This is an optimization exercise on Yosys and OpenROAD, whose aim is small area, not a production implementation.
In this exercise RTL edits were held to simulation tests only and were not proved equivalent to the original.
Power figures rest on the tool's default switching activity, not on a simulated workload.

==> flow/design.v (excerpt) <==
module wb_retire_unit #(
  parameter int DATA_W = 64,
  parameter int DEPTH  = 8,
  localparam int TAG_W = $clog2(DEPTH),
  localparam int OW    = TAG_W + 1
) (
  input  logic              clk,
  input  logic              rst_n,
  input  logic              flush,
  input  logic [1:0]        alloc_req,
  output logic              alloc_ready,
  output logic [TAG_W-1:0]  alloc_tag0,
  output logic [TAG_W-1:0]  alloc_tag1,
  input  logic              comp_valid1,
  input  logic [TAG_W-1:0]  comp_tag1,
  input  logic              comp_wr1,
  input  logic [4:0]        comp_rd1,
  input  logic [DATA_W-1:0] comp_data1,
  input  logic              comp_valid2,
  input  logic [TAG_W-1:0]  comp_tag2,
  input  logic              comp_wr2,
  input  logic [4:0]        comp_rd2,
  input  logic [DATA_W-1:0] comp_data2,
  output logic              wen1,
  output logic              wen2,
  output logic [4:0]        rd_addr1,
  output logic [4:0]        rd_addr2,
  output logic [DATA_W-1:0] write_data1,
  output logic [DATA_W-1:0] write_data2,
  output logic [1:0]        retire_cnt,
  output logic              empty
);
Size: about 2300 cells after synthesis, ~600 flip-flops, about 300 I/O pins, roughly 0.026 mm2 of cells after synthesis.
export LEC_CHECK = 0
export CAP_MARGIN = 0
export CELL_PAD_IN_SITES_DETAIL_PLACEMENT = 1
export CELL_PAD_IN_SITES_GLOBAL_PLACEMENT = 1
export CORE_MARGIN = 2
export CORE_UTILIZATION = 50
export SLEW_MARGIN = 0
export SYNTH_HIERARCHICAL = 1
export SYNTH_MINIMUM_KEEP_SIZE = 0
create_clock -name core_clock -period 4.0 [get_ports {clk}]
standard.sh (not shown) runs the stock make flow with config.mk's settings and CLKGATE_MAP_FILE= SYNTH_SCRIPT=/design/flow/synth_recipe.tcl, a recipe that flattens the netlist after the stock synthesis.
==> flow/flow/run.sh <==
#!/bin/bash
# The standard layout (standard.sh, unchanged synthesis) with two changes:
#  - ports are buffered with sky130_fd_sc_hd__buf_1 instead of the default clkdlybuf4s50_1
#  - the clock tree uses a clkbuf_16 root, clkbuf_8 elsewhere, sink clusters of at most 14 and no
#    dummy loads
# The make output goes to flow_make.log here; ORFS's per-step logs stay under orfs/logs.
set -euo pipefail
cd "$(dirname "$0")/.."
export BUFFER_PORTS_ARGS="-buffer_cell sky130_fd_sc_hd__buf_1"
export CTS_ARGS="-sink_clustering_enable -repair_clock_nets -root_buf sky130_fd_sc_hd__clkbuf_16 -buf_list sky130_fd_sc_hd__clkbuf_8 -sink_clustering_size 14 -sink_clustering_max_diameter 50 -dont_use_dummy_load"
bash standard.sh finish > flow_make.log 2>&1
Change:
==> flow/flow/run.sh (replaced) <==
#!/bin/bash
# The standard layout (standard.sh, unchanged synthesis) with two changes:
#  - ports are buffered with sky130_fd_sc_hd__buf_1 instead of the default clkdlybuf4s50_1
#  - the clock tree uses a clkbuf_16 root, clkbuf_8 elsewhere, larger sink clusters and no
#    dummy loads
# The make output goes to flow_make.log here; ORFS's per-step logs stay under orfs/logs.
set -euo pipefail
cd "$(dirname "$0")/.."
export BUFFER_PORTS_ARGS="-buffer_cell sky130_fd_sc_hd__buf_1"
export CTS_ARGS="-sink_clustering_enable -repair_clock_nets -root_buf sky130_fd_sc_hd__clkbuf_16 -buf_list sky130_fd_sc_hd__clkbuf_8 -sink_clustering_size 20 -sink_clustering_max_diameter 60 -dont_use_dummy_load"
bash standard.sh finish > flow_make.log 2>&1
--- a/flow/config.mk
+++ b/flow/config.mk
@@ -7,8 +7,6 @@
 export LEC_CHECK = 0
 export CAP_MARGIN = 0
-export CELL_PAD_IN_SITES_DETAIL_PLACEMENT = 1
-export CELL_PAD_IN_SITES_GLOBAL_PLACEMENT = 1
 export CORE_MARGIN = 2
-export CORE_UTILIZATION = 50
+export CORE_UTILIZATION = 55
 export SLEW_MARGIN = 0
 export SYNTH_HIERARCHICAL = 1
Outcome:
- The changed run completed without violations
- fmax climbs by 0.92%
- routed wire length went down by 7.8%
- cell count went down by 3.1%
- clock-buffer cell count decreases by 21
- synthesized area is unchanged
- design area falls by 1.9%
- sequential cell count does not change
- hold slack gains 0.023 ns
- setup slack gains 0.036 ns
- total power shrinks by 5.1%


wb_retire_unit, a different RTL version from the one above (not shown whole).
Size in the first run: about 2300 cells after synthesis, ~600 flip-flops, roughly 300 I/O pins.
export LEC_CHECK = 0
export CAP_MARGIN = 0
export CELL_PAD_IN_SITES_DETAIL_PLACEMENT = 1
export CELL_PAD_IN_SITES_GLOBAL_PLACEMENT = 1
export CORE_MARGIN = 2
export CORE_UTILIZATION = 50
export SLEW_MARGIN = 0
export SYNTH_HIERARCHICAL = 1
export SYNTH_MINIMUM_KEEP_SIZE = 0
create_clock -name core_clock -period 4.0 [get_ports {clk}]
==> flow/flow/run.sh <==
#!/bin/bash
# The standard layout (standard.sh, unchanged synthesis) with two changes:
#  - ports are buffered with sky130_fd_sc_hd__buf_1 instead of the default clkdlybuf4s50_1
#  - the clock tree uses a clkbuf_16 root, clkbuf_8 elsewhere, sink clusters of at most 16 and no
#    dummy loads
# The make output goes to flow_make.log here; ORFS's per-step logs stay under orfs/logs.
set -euo pipefail
cd "$(dirname "$0")/.."
export BUFFER_PORTS_ARGS="-buffer_cell sky130_fd_sc_hd__buf_1"
export CTS_ARGS="-sink_clustering_enable -repair_clock_nets -root_buf sky130_fd_sc_hd__clkbuf_16 -buf_list sky130_fd_sc_hd__clkbuf_8 -sink_clustering_size 16 -sink_clustering_max_diameter 50 -dont_use_dummy_load"
bash standard.sh finish > flow_make.log 2>&1
Change:
- CELL_PAD_IN_SITES_DETAIL_PLACEMENT: 1 -> default
- CELL_PAD_IN_SITES_GLOBAL_PLACEMENT: 1 -> default
- CORE_UTILIZATION: 50 -> 55
What happened:
- The changed run completed with no timing, DRC or antenna violations
- synthesized cell count does not change
- synthesized area does not change
- routed wire length drops by 6.4%
- sequential share of layout area stays flat
- final area is about the same
- worst hold slack gains 0.013 ns
- global-route usage climbs by 0.71 points
- fmax climbs by 3.8%
- non-clock buffer count climbs by 8
- die area drops by about 9%

-- separate check: timing with driven ports --
The results above use ideal ports. As a check the final layouts listed here were re-extracted and re-timed, cells and wires unchanged.
Step 1 (the two cells are an assumption about what drives the block):
set clk [get_ports {clk}]
set_driving_cell -lib_cell sky130_fd_sc_hd__clkbuf_16 $clk
set_driving_cell -lib_cell sky130_fd_sc_hd__buf_2 [delete_from_list [all_inputs] $clk]
Step 2, shift: input delay + t, output delay - t, t = (earliest + latest rising clock arrival at the registers) / 2. This alone moves slack from input paths to output paths.
Slacks: ideal / step 1 / step 2; pairs: ideal / step 1.
| run | shift t [ns] | setup WS [ns] | hold WS [ns] | worst data-port slew with drivers (ns) | pins driven straight from the clock port |
|---|---|---|---|---|---|
| the first run of note 1 | 0.629 | 0.067 / 0.005 / 0.634 | 0.200 / 0.162 / 0.390 | 0.13 | 1 |
| the second run of note 1 | 0.629 | 0.103 / 0.034 / 0.664 | 0.223 / 0.176 / 0.400 | 0.10 | 1 |
| the first run of note 2 | 0.651 | 0.055 / -0.007 / 0.643 | 0.172 / 0.136 / 0.390 | 0.12 | 1 |
| the second run of note 2 | 0.636 | 0.198 / 0.135 / 0.771 | 0.185 / 0.145 / 0.390 | 0.10 | 1 |
After both steps setup and hold are still met in every run listed.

### Problem description
Gather up every line in the data above that contains the word "most", copying each one.

### Written reply
#  - the clock tree uses a clkbuf_16 root, clkbuf_8 elsewhere, sink clusters of at most 14 and no
#  - the clock tree uses a clkbuf_16 root, clkbuf_8 elsewhere, sink clusters of at most 16 and no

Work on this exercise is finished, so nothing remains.